=== What this task involves ===
Search the material for "inicia" and show all lines that contain it.

=== Supplied records ===

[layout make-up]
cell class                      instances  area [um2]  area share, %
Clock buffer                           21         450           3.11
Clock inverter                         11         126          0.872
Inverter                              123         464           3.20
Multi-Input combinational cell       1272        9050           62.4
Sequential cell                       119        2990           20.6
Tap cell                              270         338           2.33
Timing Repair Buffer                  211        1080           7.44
$ cat src/rtl/audio_playback_ctrl_pkg.sv
// Shared types and constants for the audio playback sequencer.
// Holds the FSM encoding, word/sample layout and region bound.
package audio_playback_ctrl_pkg;

  localparam int          WORD_W          = 32;
  localparam int          SAMPLE_BYTE_MSB = 15;
  localparam int          SAMPLE_BYTE_LSB = 8;
  localparam logic [22:0] ADDR_MAX_DEF    = 23'h7FFFF;

  typedef enum logic [2:0] {
    ST_IDLE,
    ST_REQ,
    ST_WAIT_DATA,
    ST_WAIT_T0,
    ST_WAIT_T1,
    ST_NEXT
  } state_t;

  // Upper byte of a signed 16-bit sample drives the 8-bit output.
  function automatic logic [7:0] sample_byte(input logic [15:0] s);
    return s[SAMPLE_BYTE_MSB:SAMPLE_BYTE_LSB];
  endfunction

endpackage
[src/rtl/conversor_bcd_display.sv]
// Sequential binary-to-BCD converter (shift-add-3) feeding four 7-segment decoders.
// Define APAGA_ZEROS_EN to blank leading zero digits with COD_APAGADO.
module conversor_bcd_display #(
    parameter int          DATA_WIDTH  = 32,
    parameter int          N_BITS      = 14,
    parameter logic [3:0]  COD_APAGADO = 4'hF
) (
    input  logic                         clock_fpga,
    input  logic                         reset_n,
    input  logic                         inicia,
    input  logic signed [DATA_WIDTH-1:0] valor,
    output logic                         ocupado,
    output logic                         pronto,
    output logic                         negativo,
    output logic                         estouro,
    output logic [3:0]                   dp1,
    output logic [3:0]                   dp2,
    output logic [3:0]                   dp3,
    output logic [3:0]                   dp4
);

    localparam int CNT_W = $clog2(N_BITS + 1);
    localparam logic [DATA_WIDTH-1:0] LIMITE = DATA_WIDTH'(9999);

    typedef enum logic [1:0] {
        OCIOSO,
        CONVERTE,
        CONCLUI
    } estado_t;

    estado_t estado, prox_estado;

    logic [15:0]          bcd;
    logic [N_BITS-1:0]    bin;
    logic [CNT_W-1:0]     contador;
    logic [DATA_WIDTH-1:0] magnitude;
    logic                 acima;
    logic [N_BITS+15:0]   desloc;
    logic [15:0]          saida;

    // Add 3 to every nibble >= 5 so the following shift carries correctly into the next decade.
    function automatic logic [15:0] ajusta(input logic [15:0] b);
        logic [15:0] r;
        r = b;
        for (int i = 0; i < 4; i++) begin
            if (b[i*4 +: 4] >= 4'd5)
                r[i*4 +: 4] = b[i*4 +: 4] + 4'd3;
        end
        return r;
    endfunction

    // Blank leading zeros from the thousands digit down; units digit always shown.
    function automatic logic [15:0] apaga(input logic [15:0] d);
        logic [15:0] r;
        r = d;
        if (d[15:12] == 4'd0) begin
            r[15:12] = COD_APAGADO;
            if (d[11:8] == 4'd0) begin
                r[11:8] = COD_APAGADO;
                if (d[7:4] == 4'd0)
                    r[7:4] = COD_APAGADO;
            end
        end
        return r;
    endfunction

    // Unsigned negation also covers the most negative value: -2^31 becomes 2^31.
    assign magnitude = valor[DATA_WIDTH-1] ? $unsigned(-valor) : $unsigned(valor);
    assign acima     = magnitude > LIMITE;
    assign desloc    = {ajusta(bcd), bin} << 1;

`ifdef APAGA_ZEROS_EN
    assign saida = apaga(bcd);
`else
    assign saida = bcd;
`endif

    assign ocupado = (estado == CONVERTE);

    always_comb begin
        prox_estado = estado;
        case (estado)
            OCIOSO:   if (inicia) prox_estado = CONVERTE;
            CONVERTE: if (contador == CNT_W'(N_BITS - 1)) prox_estado = CONCLUI;
            CONCLUI:  prox_estado = OCIOSO;
            default:  prox_estado = OCIOSO;
        endcase
    end

    always_ff @(posedge clock_fpga or negedge reset_n) begin
        if (!reset_n) begin
            estado   <= OCIOSO;
            bcd      <= '0;
            bin      <= '0;
            contador <= '0;
            pronto   <= 1'b0;
            negativo <= 1'b0;
            estouro  <= 1'b0;
            dp1      <= 4'd0;
            dp2      <= 4'd0;
            dp3      <= 4'd0;
            dp4      <= 4'd0;
        end else begin
            estado <= prox_estado;
            pronto <= 1'b0;
            case (estado)
                OCIOSO: begin
                    if (inicia) begin
                        negativo <= valor[DATA_WIDTH-1];
                        estouro  <= acima;
                        bin      <= acima ? N_BITS'(9999) : magnitude[N_BITS-1:0];
                        bcd      <= '0;
                        contador <= '0;
                    end
                end
                CONVERTE: begin
                    bcd      <= desloc[N_BITS+15:N_BITS];
                    bin      <= desloc[N_BITS-1:0];
                    contador <= contador + 1'b1;
                end
                CONCLUI: begin
                    dp4    <= saida[15:12];
                    dp3    <= saida[11:8];
                    dp2    <= saida[7:4];
                    dp1    <= saida[3:0];
                    pronto <= 1'b1;
                end
                default: ;
            endcase
        end
    end

endmodule
### src/rtl/cis_line_seq_pkg.sv
// Shared types for the CIS line-scan sequencer.
// Holds state encodings and the minimum line length helper.
package cis_line_seq_pkg;

  typedef enum logic [2:0] {
    ST_IDLE   = 3'd0,
    ST_SP     = 3'd1,
    ST_DUMMY  = 3'd2,
    ST_ACTIVE = 3'd3,
    ST_GAP    = 3'd4
  } state_t;

  function automatic int min_line(
    input int dummy_pix,
    input int active_pix
  );
    return 1 + dummy_pix + active_pix;
  endfunction

endpackage
## src/rtl/chain_score_pipe.sv

```systemverilog
// Six-stage flow-controlled anchor-pair chaining score: min(min(dr,dq),w) - gap_cost.
// Define CHAIN_SCORE_SAT_EN to saturate the score instead of wrapping it.
module chain_score_pipe #(
  parameter int unsigned DW       = 32,
  parameter int unsigned TAG_W    = 16,
  parameter int unsigned MAX_DIST = 5000,
  parameter int unsigned BW       = 500
) (
  input  logic             clk,
  input  logic             reset,
  input  logic             in_valid,
  output logic             in_ready,
  input  logic [DW-1:0]    ri_x,
  input  logic [DW-1:0]    ri_y,
  input  logic [DW-1:0]    qi_x,
  input  logic [DW-1:0]    qi_y,
  input  logic [DW-1:0]    w,
  input  logic [DW-1:0]    w_avg,
  input  logic [TAG_W-1:0] in_tag,
  output logic             out_valid,
  input  logic             out_ready,
  output logic [DW-1:0]    score,
  output logic             keep,
  output logic [TAG_W-1:0] out_tag
);

  localparam int unsigned PW = 2 * DW;
  localparam int unsigned LW = $clog2(DW);
  localparam int unsigned CW = (DW > 32) ? DW : 32;

  typedef struct packed {
    logic             valid;
    logic [DW-1:0]    dr;
    logic [DW-1:0]    dq;
    logic [DW-1:0]    w;
    logic [DW-1:0]    wavg;
    logic [TAG_W-1:0] tag;
  } s1_t;

  typedef struct packed {
    logic             valid;
    logic [DW-1:0]    dd;
    logic [DW-1:0]    mn;
    logic [DW-1:0]    w;
    logic [DW-1:0]    wavg;
    logic             rej;
    logic [TAG_W-1:0] tag;
  } s2_t;

  typedef struct packed {
    logic             valid;
    logic [DW-1:0]    a;
    logic [PW-1:0]    prod;
    logic [DW-1:0]    dd;
    logic             rej;
    logic [TAG_W-1:0] tag;
  } s3_t;

  typedef struct packed {
    logic             valid;
    logic [DW-1:0]    a;
    logic [DW-1:0]    q;
    logic [LW-1:0]    lg;
    logic             ddz;
    logic             rej;
    logic [TAG_W-1:0] tag;
  } s4_t;

  typedef struct packed {
    logic             valid;
    logic [DW-1:0]    a;
    logic [DW-1:0]    b;
    logic             rej;
    logic [TAG_W-1:0] tag;
  } s5_t;

  typedef struct packed {
    logic             valid;
    logic [DW-1:0]    score;
    logic             keep;
    logic [TAG_W-1:0] tag;
  } s6_t;

  s1_t s1_d, s1_q;
  s2_t s2_d, s2_q;
  s3_t s3_d, s3_q;
  s4_t s4_d, s4_q;
  s5_t s5_d, s5_q;
  s6_t s6_d, s6_q;

  logic               en;
  logic [PW-1:0]      quot;
  logic [LW-1:0]      lg;
  logic [DW:0]        sum;
  logic signed [DW+1:0] d;
`ifdef CHAIN_SCORE_SAT_EN
  logic               fits;
`endif

  assign en       = !s6_q.valid || out_ready;
  assign in_ready = en;

  always_comb begin
    s1_d.valid = in_valid;
    s1_d.dr    = (ri_x >= ri_y) ? ri_x - ri_y : ri_y - ri_x;
    s1_d.dq    = (qi_x >= qi_y) ? qi_x - qi_y : qi_y - qi_x;
    s1_d.w     = w;
    s1_d.wavg  = w_avg;
    s1_d.tag   = in_tag;

    s2_d.valid = s1_q.valid;
    s2_d.dd    = (s1_q.dr >= s1_q.dq) ? s1_q.dr - s1_q.dq : s1_q.dq - s1_q.dr;
    s2_d.mn    = (s1_q.dr < s1_q.dq) ? s1_q.dr : s1_q.dq;
    s2_d.w     = s1_q.w;
    s2_d.wavg  = s1_q.wavg;
    s2_d.rej   = (s1_q.dr == '0) || (s1_q.dq == '0) ||
                 (CW'(s1_q.dr) > CW'(MAX_DIST)) || (CW'(s1_q.dq) > CW'(MAX_DIST));
    s2_d.tag   = s1_q.tag;

    s3_d.valid = s2_q.valid;
    s3_d.a     = (s2_q.mn < s2_q.w) ? s2_q.mn : s2_q.w;
    s3_d.prod  = PW'(s2_q.dd) * PW'(s2_q.wavg);
    s3_d.dd    = s2_q.dd;
    s3_d.rej   = s2_q.rej || (CW'(s2_q.dd) > CW'(BW));
    s3_d.tag   = s2_q.tag;

    // Highest set bit of dd; stays 0 for dd of 0 or 1.
    quot = s3_q.prod / PW'(100);
    lg   = '0;
    for (int i = 0; i < DW; i++) begin
      if (s3_q.dd[i]) lg = LW'(i);
    end
    s4_d.valid = s3_q.valid;
    s4_d.a     = s3_q.a;
    s4_d.q     = (|quot[PW-1:DW]) ? {DW{1'b1}} : quot[DW-1:0];
    s4_d.lg    = lg;
    s4_d.ddz   = (s3_q.dd == '0);
    s4_d.rej   = s3_q.rej;
    s4_d.tag   = s3_q.tag;

    sum        = {1'b0, s4_q.q} + (DW+1)'(s4_q.lg >> 1);
    s5_d.valid = s4_q.valid;
    s5_d.a     = s4_q.a;
    s5_d.b     = s4_q.ddz ? '0 : (sum[DW] ? {DW{1'b1}} : sum[DW-1:0]);
    s5_d.rej   = s4_q.rej;
    s5_d.tag   = s4_q.tag;

    d          = {2'b00, s5_q.a} - {2'b00, s5_q.b};
    s6_d.valid = s5_q.valid;
`ifdef CHAIN_SCORE_SAT_EN
    fits = (d[DW+1:DW-1] == 3'b000) || (d[DW+1:DW-1] == 3'b111);
    if (fits)        s6_d.score = d[DW-1:0];
    else if (d[DW+1]) s6_d.score = {1'b1, {(DW-1){1'b0}}};
    else             s6_d.score = {1'b0, {(DW-1){1'b1}}};
`else
    s6_d.score = d[DW-1:0];
`endif
    s6_d.keep  = !s5_q.rej;
    s6_d.tag   = s5_q.tag;
  end

  always_ff @(posedge clk) begin
    if (reset) begin
      s1_q <= '0;
      s2_q <= '0;
      s3_q <= '0;
      s4_q <= '0;
      s5_q <= '0;
      s6_q <= '0;
    end else if (en) begin
      s1_q <= s1_d;
      s2_q <= s2_d;
      s3_q <= s3_d;
      s4_q <= s4_d;
      s5_q <= s5_d;
      s6_q <= s6_d;
    end
  end

  assign out_valid = s6_q.valid;
  assign score     = s6_q.score;
  assign keep      = s6_q.keep;
  assign out_tag   = s6_q.tag;

endmodule

```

=== Answer to this problem ===
    input  logic                         inicia,
            OCIOSO:   if (inicia) prox_estado = CONVERTE;
                    if (inicia) begin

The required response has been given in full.